WORK INSTRUCTIONS: Copy each line of the data below with the word "included".

==== DATA SUPPLIED

--- src/rtl/mmf_pkg.sv ---
// Shared types and constants for the Montgomery multiplier.
`default_nettype none
package mmf_pkg;

  localparam int WORD_W = 64;
  localparam int HALF_W = 32;
  localparam int ACC_W = 3 * WORD_W;
  localparam int CFG_INDEX_W = 3;

  localparam logic [CFG_INDEX_W-1:0] REG_NEG_INV = 3'd4;

  typedef struct packed {
    logic [WORD_W-1:0] a_word;
    logic [WORD_W-1:0] b_word;
    logic              last_word;
  } in_t;

  typedef struct packed {
    logic [WORD_W-1:0] result_word;
    logic              last_result;
  } out_t;

  typedef enum logic [1:0] {
    SRC_AB,
    SRC_QN,
    SRC_Q0
  } src_t;

  typedef enum logic [3:0] {
    ST_IDLE,
    ST_AB,
    ST_QN,
    ST_QWAIT,
    ST_QMUL,
    ST_QDRAIN,
    ST_QWRITE,
    ST_END,
    ST_SHIFT,
    ST_CMP,
    ST_OUT
  } state_t;

  typedef struct packed {
    logic       load_en;
    logic       count_clear;
    logic       acc_clear;
    logic       acc_shift;
    logic       mul_en;
    src_t       mul_src;
    logic [1:0] part;
    logic       qacc_clear;
    logic       q_write;
    logic       q_from_acc;
    logic       cmp_init;
    logic       cmp_en;
    logic       out_en;
    logic       out_first;
    logic       out_last;
  } cmd_t;

endpackage
`default_nettype wire

--- src/rtl/mmf_ctrl.sv ---
// Controller: sequences column MACs, quotient words, final compare and result beats.
`default_nettype none
module mmf_ctrl #(
  parameter int NUM_WORDS = 4,
  localparam int IW = (NUM_WORDS > 1) ? $clog2(NUM_WORDS) : 1,
  localparam int IIW = $clog2(2 * NUM_WORDS)
) (
  input  wire logic          clk,
  input  wire logic          rst,
  input  wire logic          start,
  input  wire logic          last_word,
  output logic               busy,
  output mmf_pkg::cmd_t      cmd,
  output logic [IW-1:0]      j,
  output logic [IW-1:0]      k,
  output logic [IW-1:0]      q_widx
);

  localparam logic [IW-1:0]  J_LAST = IW'(NUM_WORDS - 1);
  localparam logic [IIW-1:0] I_LAST = IIW'(2 * NUM_WORDS - 1);
  localparam logic [IIW-1:0] I_W    = IIW'(NUM_WORDS);

  mmf_pkg::state_t state, state_next;
  logic [IIW-1:0]  i, i_next;
  logic [IW-1:0]   j_next, k_next;
  logic [1:0]      p, p_next;

  logic           low;
  logic           at_diag;
  logic [IIW-1:0] i_inc;
  logic [IIW:0]   hj;

  assign busy    = (state != mmf_pkg::ST_IDLE);
  assign low     = (i < I_W);
  assign at_diag = (IIW'(j) == i);
  assign i_inc   = i + IIW'(1);
  assign hj      = {1'b0, i_inc} - (IIW + 1)'(NUM_WORDS) + (IIW + 1)'(1);
  assign q_widx  = low ? IW'(i) : IW'(i - I_W);

  always_ff @(posedge clk) begin
    if (rst) begin
      state <= mmf_pkg::ST_IDLE;
      i     <= '0;
      j     <= '0;
      k     <= '0;
      p     <= '0;
    end else begin
      state <= state_next;
      i     <= i_next;
      j     <= j_next;
      k     <= k_next;
      p     <= p_next;
    end
  end

  always_comb begin
    state_next = state;
    i_next     = i;
    j_next     = j;
    k_next     = k;
    p_next     = p;
    cmd        = '0;
    case (state)
      mmf_pkg::ST_IDLE: begin
        if (start) begin
          cmd.load_en = 1'b1;
          if (last_word) begin
            cmd.acc_clear = 1'b1;
            i_next        = '0;
            j_next        = '0;
            k_next        = '0;
            p_next        = '0;
            state_next    = mmf_pkg::ST_AB;
          end
        end
      end
      mmf_pkg::ST_AB: begin
        cmd.mul_en  = 1'b1;
        cmd.mul_src = mmf_pkg::SRC_AB;
        cmd.part    = p;
        p_next      = p + 2'd1;
        if (p == 2'd3) begin
          state_next = (low && at_diag) ? mmf_pkg::ST_QWAIT : mmf_pkg::ST_QN;
        end
      end
      mmf_pkg::ST_QN: begin
        cmd.mul_en  = 1'b1;
        cmd.mul_src = mmf_pkg::SRC_QN;
        cmd.part    = p;
        p_next      = p + 2'd1;
        if (p == 2'd3) begin
          if ((low && at_diag) || (!low && (j == J_LAST))) begin
            state_next = mmf_pkg::ST_END;
          end else begin
            j_next     = j + IW'(1);
            k_next     = k - IW'(1);
            state_next = mmf_pkg::ST_AB;
          end
        end
      end
      mmf_pkg::ST_QWAIT: begin
        cmd.qacc_clear = 1'b1;
        p_next         = '0;
        state_next     = mmf_pkg::ST_QMUL;
      end
      mmf_pkg::ST_QMUL: begin
        cmd.mul_en  = 1'b1;
        cmd.mul_src = mmf_pkg::SRC_Q0;
        cmd.part    = p;
        if (p == 2'd2) begin
          p_next     = '0;
          state_next = mmf_pkg::ST_QDRAIN;
        end else begin
          p_next = p + 2'd1;
        end
      end
      mmf_pkg::ST_QDRAIN: begin
        state_next = mmf_pkg::ST_QWRITE;
      end
      mmf_pkg::ST_QWRITE: begin
        cmd.q_write = 1'b1;
        state_next  = mmf_pkg::ST_QN;
      end
      mmf_pkg::ST_END: begin
        state_next = mmf_pkg::ST_SHIFT;
      end
      mmf_pkg::ST_SHIFT: begin
        cmd.acc_shift  = 1'b1;
        cmd.q_write    = !low;
        cmd.q_from_acc = 1'b1;
        if (i == I_LAST) begin
          cmd.cmp_init = 1'b1;
          j_next       = J_LAST;
          k_next       = J_LAST;
          state_next   = mmf_pkg::ST_CMP;
        end else begin
          i_next = i_inc;
          if (i_inc < I_W) begin
            j_next     = '0;
            k_next     = IW'(i_inc);
            state_next = mmf_pkg::ST_AB;
          end else if (hj > (IIW + 1)'(NUM_WORDS - 1)) begin
            state_next = mmf_pkg::ST_SHIFT;
          end else begin
            j_next     = IW'(hj);
            k_next     = J_LAST;
            state_next = mmf_pkg::ST_AB;
          end
        end
      end
      mmf_pkg::ST_CMP: begin
        cmd.cmp_en = 1'b1;
        if (j == '0) begin
          state_next = mmf_pkg::ST_OUT;
        end else begin
          j_next = j - IW'(1);
          k_next = k - IW'(1);
        end
      end
      mmf_pkg::ST_OUT: begin
        cmd.out_en    = 1'b1;
        cmd.out_first = (j == '0);
        cmd.out_last  = (j == J_LAST);
        if (j == J_LAST) begin
          cmd.count_clear = 1'b1;
          state_next      = mmf_pkg::ST_IDLE;
        end else begin
          j_next = j + IW'(1);
          k_next = k + IW'(1);
        end
      end
      default: begin
        state_next = mmf_pkg::ST_IDLE;
      end
    endcase
  end

endmodule
`default_nettype wire

--- config.mk ---
export PLATFORM = sky130hd
export DESIGN_NAME = mmf_ctrl
export DESIGN_NICKNAME = d
export VERILOG_FILES = /design/src/rtl/mmf_pkg.sv /design/src/rtl/mmf_ctrl.sv
export SDC_FILE = /design/constraint.sdc
export NUM_CORES = 1
export LEC_CHECK = 0
export BUFFER_PORTS_ARGS = -buffer_cell sky130_fd_sc_hd__buf_2
export CORE_MARGIN = 4
export CORE_UTILIZATION = 30
export CTS_BUF_LIST = sky130_fd_sc_hd__clkbuf_8
export DETAILED_ROUTE_END_ITERATION = 8
export PLACE_DENSITY = 0.6
export SLEW_MARGIN = 40
export SYNTH_ARGS = -nofsm -noshare
export SYNTH_HDL_FRONTEND = slang
export SYNTH_SLANG_ARGS = --single-unit
--- constraint.sdc ---
create_clock -name clk -period 5.4 [get_ports clk]
set_input_delay 1.08 -clock clk [delete_from_list [all_inputs] [get_ports clk]]
set_output_delay 1.08 -clock clk [all_outputs]
set_load 0.01 [all_outputs]
### Word-level counts from Yosys, hierarchy flattened

Cells that the tools add are included.
Widths: inputs -> output; s select.

* add/subtract/negate cells: 9
* order comparisons: 3
* eq/ne operators: 27
* mux-type cells: 53
* reductions and logical operators: 15

Operators with widths (count)
* $pmux 4 s11: 1
* $mux 4: 10
* $mux 2: 19
* $ne 2x2->1 const B: 11
* $pmux 2 s5: 2
* $eq 4x3->1 const B: 4
* $mux 3: 5
* $pmux 5 s3: 1
* $eq 4x4->1 const B: 3
* $mux 1: 12
* $eq 4x2->1 const B: 2
* $pmux 2 s4: 1
* $reduce_and 8->1: 1
* $reduce_bool 4->1: 2
* $reduce_and 7->1: 1
* $add 2x1->2 const B: 3
* $eq 2x2->1 const B: 3
* $lt 3x3->1 const B: 2
* $pmux 3 s2: 1
* $sub 2x1->2 const B: 3
* $reduce_bool 5->1: 1
* $add 4x1->4 const B: 1
* $eq 4x1->1 const B: 1
* $gt 4x2->1 const B: 1
* 15 further kinds: 16

* register bits: 13
* bits of input ports: 4
* output and inout bits: 24
* word-level logic and storage cells: 112

### Longest topological paths before layout

Gate-level depths: netlist of run 1.

* depth in word-level cells: 8
* gate-level depth with buffers: 8
* mapped depth without buffers: 7

### Least setup slack after synthesis of run 1

No wires, ideal clock.

* kind: input -> output
* start point: input port start
* end point: output port cmd[14] in the netlist's numbering
* data arrival time: 1.406 ns
* data required time: 4.320 ns
* path slack: 2.914 ns
* stages on the path: 2
* path buffers: 0
* cell sequence: and2_1 nor2b_1

RTL lines
* start, declared: line mmf_ctrl.sv:10 `input wire logic start,`
* end, declared: line mmf_ctrl.sv:13 `output mmf_pkg::cmd_t cmd,`

==> flow_metrics.py, run 1 <==
metrics = {
    "sta": {
        "tightest_slew_ns": 0.748,
        "skew_ns": 0.00600,
        "hold_viol_final": 0,
        "maxSlewHeadroom_pct": 50.1,
        "max_freq_mhz": 338,
        "slew_violations": 0,
        "setup_violations": 0,
        "layout_min_cycle_time_ns": 2.96,
        "setup_tns_ns": 0,
        "rsz0062_at_grt": "false",
        "hold_slack_ns": 0.560,
        "period_share_pct": 54.8,
    },
    "worst_setup_path": {
        "required_ns": 4.32,
        "crit_type": "reg2out",
        "cp_max_fo": 23,
        "worstPathArrival_ns": 1.88,
        "cp-startpoint": "state[1]$_SDFFE_PP0P_",
        "critPathLaunchType": "flip-flop",
        "r2r_start": "i[0]$_SDFFE_PP0P_",
        "endpoint_kind": "output port",
    },
    "synthesis": {
        "synth_ff_type": "dfxtp_1",
        "synthCells": 185,
        "yosysWarnings": 0,
        "ys_ff_latch": 13,
        "async_reset_ff_share_pct": 0,
        "synth-edff-count": 0,
        "syn-cell-area_sq_um": 1380,
        "synth_nets": 196,
        "syn_avg_cell_area_sq_um": 7.44,
        "yosysUniqueCellTypes": 54,
        "yosysSeqAreaShare_pct": 18.9,
    },
    "cts": {
        "hold_buffers": 0,
        "clock_latency_ns": 0.26,
        "cts_tree": "done",
        "htreeDepth": 1,
        "clock_path_buffers": 2,
        "cts_buffers": 3,
        "ctsResizeCount": 0,
        "postCtsSetupBuffers": 0,
        "clk_pin_slew_worst_paths_ns": 0.07,
        "cts_sinks": 13,
        "cts_root_buf": "clkbuf_8",
    },
    "pwr": {
        "peakVddDrop_v": 0.000124,
        "power_leakage_nw": 0.681,
        "power_mw": 0.673,
        "power.density_nw_per_um2": 441,
    },
    "floorplanning": {
        "num_rows": 24,
        "core-area_sq_um": 4380,
        "die_y_microns": 75.7,
        "ios": 28,
        "die-area_sq_um": 5740,
        "start_util_pct": 31.4,
        "fp.dieW_microns": 75.7,
    },
    "routing": {
        "drt_iter0_markers": 198,
        "drt-wirelength-per-cell_microns": 14.5,
        "drt-total-wl_microns": 3640,
        "drc": 0,
        "final_antenna_net_count": 0,
        "vias": 1381,
        "drt_pass1_iterations": 4,
        "vias_per_cell": 5.50,
    },
    "global_route": {
        "grt_max_degree": 31,
        "grt_pass1_vias": 1262,
        "gr-total-overflow": 0,
        "antenna_found_initial": 0,
        "grt_pass1_wl_microns": 5890,
        "grtUsageTotal_pct": 13.3,
    },
    "layout": {
        "area_growth_pct": 10.8,
        "nets": 211,
        "drive_gt1_share_pct": 20.1,
        "n_antenna_cell": 0,
        "fin_cells": 251,
    },
    "placed_design": {
        "dp_cells": 247,
        "place.gp.congestion": 0.845,
        "place_hpwl_microns": 2590,
        "portBuffers": 27,
    },
    "hold_path": {
        "hold_path.startpoint": "k[0]$_SDFFE_PP0P_",
        "hold_class": "reg2reg",
    },
    "run_status": {
        "status": "finished, final reports clean",
    },
    "flow_run": {
        "maxCapViolCount": 0,
    },
}
==> cell usage after synthesis (all sizes together) (2+ instances only) <==
master | n | area (sq um)
nor2 | 24 | 90.1
a21oi | 15 | 78.8
buf | 13 | 85.1
dfxtp | 13 | 260
nor3 | 13 | 65.1
inv | 10 | 37.5
ha | 7 | 87.6
nand2 | 7 | 26.3
a211oi | 6 | 55.1
clkbuf | 5 | 18.8
nor2b | 5 | 31.3
and3 | 4 | 25.0
mux2i | 4 | 40.0
o21ai | 4 | 20.0
o22ai | 4 | 25.0
a21o | 3 | 22.5
a31oi | 3 | 18.8
nand2b | 3 | 18.8
nor4 | 3 | 25.0
or4 | 3 | 26.3
xnor2 | 3 | 26.3
xor2 | 3 | 26.3
a21boi | 2 | 15.0
a2bb2oi | 2 | 17.5
nand3 | 2 | 10.0
nand3b | 2 | 15.0
nand4b | 2 | 17.5
or3b | 2 | 17.5
or4b | 2 | 20.0
==> path summary, 6_finish.rpt <==
| check | depth (start not counted) | slack [ns] | endpoint |
|---|---|---|---|
| worst max-delay path | 3 | 2.44 | cmd[10] |
| worst max register to register | 7 | 3.20 | j[1]$_SDFFE_PP0P_ |
| worst min-delay path | 2 | 0.56 | k[0]$_SDFFE_PP0P_ |
| worst min register to register | 2 | 0.56 | k[0]$_SDFFE_PP0P_ |
==> registers in the layout, indices dropped and copies added, names as in the netlist <==
signal	cells
i	3
k	2
p	2
state	4
j	2
==> power by group <==
group,switching [mW],leakage (nW),internal [mW]
Sequential,0.0710,0.106,0.118
Combinational,0.208,0.548,0.184
Clock,0.0425,0.0269,0.0505
Total,0.321,0.681,0.352
==> critical path: stages (launching register included) <==
cell,delay [ns]
dfxtp_1,0.80
or4b_1,0.59
inv_1,0.10
buf_2,0.13
==> stage by stage <==
| step | util, % | worst slack (ns) | instance area [sq um] |
|---|---|---|---|
| floorplan | - | 2.91 | 1380 |
| global placement | 33.8 | 2.71 | 1480 |
| detailed placement | 33.8 | 2.71 | 1480 |
| CTS | 34.8 | 2.43 | 1530 |
| global route | 34.8 | 2.32 | 1530 |
| finish | 34.8 | 2.44 | 1530 |
==> cell usage in the layout, fill, tap and decap left out, types with 4 or more instances in the layout <==
cell,Yosys,routed
a21oi_1,14,14
and3_1,4,4
nor3_1,13,13
a211oi_1,4,4
buf_2,5,27
mux2i_1,4,4
o21ai_0,4,4
inv_1,10,11
o22ai_1,4,4
nand2_1,7,7
nor2_1,24,24
dfxtp_1,13,13
ha_1,7,7
nor2b_1,5,5
==> metal layers <==
| layer | up-vias | wire length, microns | global-route usage, % |
|---|---|---|---|
| met1 | 634 | 1850 | 18.7 |
| met5 | - | 0 | 0 |
| li1 | 695 | - | - |
| met3 | 10 | 190 | 2.11 |
| met2 | 42 | 1500 | 19.2 |
| met4 | 0 | 104 | 7.57 |
==> final cells by class <==
class                      count  area [sq um]
clock buffer                   3          41.3
clock inverter                 1          3.75
multi-input combinational    144           975
sequential                    13           260
tap                           52          65.1
inverter                      10          37.5
fill                         489          2860
timing repair buffer          28           143
==> cells by family (layout without fill, tap and decap cells) <==
logic type	after synthesis	count (layout)	synth area share, %
and+or+nand+nor	77	77	30.9
buffers and inverters	28	42	10.3
DFF	13	13	18.9
xor gates and xnor gates	6	6	3.82
AOI/OAI and AO/OA	49	49	26.0
muxes	5	5	3.73
adders and majority gates	7	7	6.36
Note: power is estimated with default switching activity, not from simulation.
==> run 2: changes to the inputs <==
--- a/config.mk
+++ b/config.mk
@@ -5,12 +5,13 @@
 export SDC_FILE = /design/constraint.sdc
 export NUM_CORES = 1
 export LEC_CHECK = 0
+export ABC_AREA = 1
 export BUFFER_PORTS_ARGS = -buffer_cell sky130_fd_sc_hd__buf_2
 export CORE_MARGIN = 4
 export CORE_UTILIZATION = 30
 export CTS_BUF_LIST = sky130_fd_sc_hd__clkbuf_8
 export DETAILED_ROUTE_END_ITERATION = 8
-export PLACE_DENSITY = 0.6
+export PLACE_DENSITY = 0.61
 export SLEW_MARGIN = 40
 export SYNTH_ARGS = -nofsm -noshare
 export SYNTH_HDL_FRONTEND = slang
==> constraint.sdc (replaced) <==
create_clock -name clk -period 2.9 [get_ports clk]
set_input_delay 0.58 -clock clk [delete_from_list [all_inputs] [get_ports clk]]
set_output_delay 0.58 -clock clk [all_outputs]
set_load 0.01 [all_outputs]
==> run 2 against run 1 <==
- area after synthesis is 13% lower
- power grew 78%
- clock power grew 81%
- sequential cell count unchanged
- via count fell by 5.1%
- count of clock-buffer cells in the layout did not move
- first-iteration DRC count down 58%
- combinational power up 83%
- final cell count is 11% higher
- non-clock buffer count shrank 1
- sequential share of layout area up 1.4 points
- setup slack lost 1.8 ns
==> flow_metrics.py, run 2 <==
metrics = {
    "run_status": {
        "status": "finished, final reports clean",
    },
    "worst_setup_path": {
        "critPathLaunchType": "flip-flop",
        "cp_num_buf_inv": 2,
        "slowest_delay_ns": 0.41,
        "endpoint_kind": "output port",
        "r2r_start": "i[0]$_SDFFE_PP0P_",
        "path_cells": "nor2_4, nand2_1, nor2_2, inv_1, a21oi_1, buf_2",
        "worstSetupEndpoint": "cmd[8]",
        "ff2ff_path_depth": 8,
        "cp_slowest_cell": "dfxtp_1",
        "crit_family": "simple AND/OR/NAND/NOR gates",
        "worstPathArrival_ns": 1.64,
        "required_ns": 2.32,
        "cp-startpoint": "state[0]$_SDFFE_PP0P_",
        "crit_type": "reg2out",
        "timing.rr.end": "k[1]$_SDFFE_PP0P_",
        "ff2ff_setup_slack_ns": 1.23,
        "cp_max_fo": 8,
        "worst-path-stages": 6,
    },
    "pwr": {
        "switching_share_pct": 50.7,
        "intPower_mw": 0.590,
        "power_frac_comb_pct": 59.7,
        "power_mw": 1.20,
        "power_leakage_nw": 0.787,
        "pwr-share-clk_pct": 14.1,
        "power.density_nw_per_um2": 851,
        "p_switching_mw": 0.608,
        "peakVddDrop_v": 0.000216,
        "seqPwrFrac_pct": 26.2,
    },
    "cts": {
        "clock_latency_ns": 0.25,
        "clk_pin_slew_worst_paths_ns": 0.06,
        "cts_root_buf": "clkbuf_8",
        "clock_path_buffers": 2,
        "hold_buffers": 0,
        "cts_buffers": 3,
        "cts_sinks": 13,
        "ctsResizeCount": 0,
        "htreeDepth": 1,
        "cts_tree": "done",
        "postCtsSetupBuffers": 0,
    },
    "floorplanning": {
        "die-area_sq_um": 5070,
        "die_y_microns": 71.2,
        "num_rows": 22,
        "ios": 28,
        "core-area_sq_um": 3770,
        "start_util_pct": 31.8,
        "fp.dieW_microns": 71.2,
    },
    "routing": {
        "drt-wirelength-per-cell_microns": 11.3,
        "drt_pass1_iterations": 4,
        "drt_iter0_markers": 83,
        "final_antenna_net_count": 0,
        "drt-total-wl_microns": 3140,
        "vias": 1310,
        "vias_per_cell": 4.71,
        "drc": 0,
    },
    "sta": {
        "setup_violations": 0,
        "slew_violations": 0,
        "layout_min_cycle_time_ns": 2.22,
        "setup_tns_ns": 0,
        "tightest_slew_ns": 0.375,
        "period_share_pct": 76.5,
        "setup_ws_ns": 0.681,
        "hold_viol_final": 0,
        "max_freq_mhz": 451,
        "rsz0062_at_grt": "false",
        "skew_ns": 0.00133,
        "maxSlewHeadroom_pct": 74.9,
    },
    "synthesis": {
        "yosysMostFrequentCell": "nand2_1",
        "synth-edff-count": 0,
        "ys_ff_latch": 13,
        "synth_nets": 214,
        "post-synth-top-area-cell": "dfxtp_1",
        "yosysWarnings": 0,
        "synth_commonest_cells": "nand2_1, inv_1, nor2_1",
        "async_reset_ff_share_pct": 0,
        "synth_ff_type": "dfxtp_1",
        "synthCells": 203,
        "yosysUniqueCellTypes": 25,
        "synth_top_cell_area_share_pct": 21.7,
        "synth.area.top_cells": "dfxtp_1, nand2_1, inv_1",
        "syn-cell-area_sq_um": 1200,
        "syn_avg_cell_area_sq_um": 5.90,
        "yosysSeqAreaShare_pct": 21.7,
    },
    "hold_path": {
        "hold_class": "reg2reg",
    },
    "layout": {
        "reg_top3": "state: 4 flops, i: 3 flops",
        "layout_common_cells": "nand2_1, inv_1, buf_2",
        "nets": 242,
        "largest_register_ff_count": 4,
        "top_register": "state",
        "drive_gt1_share_pct": 22.2,
        "n_antenna_cell": 0,
        "area_growth_pct": 17.6,
        "final_common_cell": "nand2_1",
    },
    "global_route": {
        "grt_pass1_wl_microns": 5330,
        "gr-total-overflow": 0,
        "grt_pass1_vias": 1252,
        "antenna_found_initial": 0,
        "grtUsageTotal_pct": 13.1,
        "grt_max_degree": 11,
    },
    "placed_design": {
        "place.gp.congestion": 0.873,
        "place_hpwl_microns": 2540,
        "post-place-ws_ns": 0.956,
        "portBuffers": 27,
    },
    "flow_run": {
        "maxCapViolCount": 0,
    },
}
==> run 2: cell types whose count changed in the layout (fill, tap and decap cells not counted), sizes merged, moves of 4 or more <==
cell | before | now
nand2 | 7 | 58
inv | 11 | 36
nand3 | 2 | 15
nor2 | 24 | 35
nor3 | 13 | 3
a211oi | 6 | 0
nor2b | 5 | 0
and3 | 4 | 0
mux2i | 4 | 0
o21ai | 4 | 8
==> run 2: layout make-up <==
class,count,area [sq um]
Fill cell,406,2360
Sequential cell,13,260
Tap cell,48,60.1
Clock inverter,1,3.75
Clock buffer,3,41.3
Multi-Input combinational cell,151,776
Inverter,35,131
Timing Repair Buffer,27,135
==> run 2: stage by stage <==
stage,cells,utilization (%),instance area (sq um),hold WS (ns)
6_report,278,37.3,1410,0.512
4_1_cts,278,37.3,1410,0.518
3_3_place_gp,274,36.1,1360,0.504
2_1_floorplan,203,-,1200,0.473
5_1_grt,278,37.3,1410,0.546
3_5_place_dp,274,36.1,1360,0.508
==> run 2: cell families (layout without fill, tap and decap cells) <==
logic type	after synthesis	after routing	synth area share, %
simple gates	115	115	44.4
buf+inv	39	66	13.5
compound gates	28	28	12.3
flops	13	13	21.7
fa+ha+maj	7	7	7.31
xor+xnor	1	1	0.732
==> run 2: how the worst min path moves through the flow <==
stage                      start                 to  slack (ns)  cells after the start
2_1_floorplan  p[0]$_SDFFE_PP0P_  p[0]$_SDFFE_PP0P_        0.47                      2
3_3_place_gp   p[0]$_SDFFE_PP0P_  p[0]$_SDFFE_PP0P_        0.50                      2
3_5_place_dp   i[2]$_SDFFE_PP0P_  i[2]$_SDFFE_PP0P_        0.51                      2
4_1_cts        p[0]$_SDFFE_PP0P_  p[0]$_SDFFE_PP0P_        0.52                      2
5_1_grt        p[0]$_SDFFE_PP0P_  p[0]$_SDFFE_PP0P_        0.55                      2
6_report       p[0]$_SDFFE_PP0P_  p[0]$_SDFFE_PP0P_        0.51                      2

========

COMPLETED TASK:
Cells that the tools add are included.
==> critical path: stages (launching register included) <==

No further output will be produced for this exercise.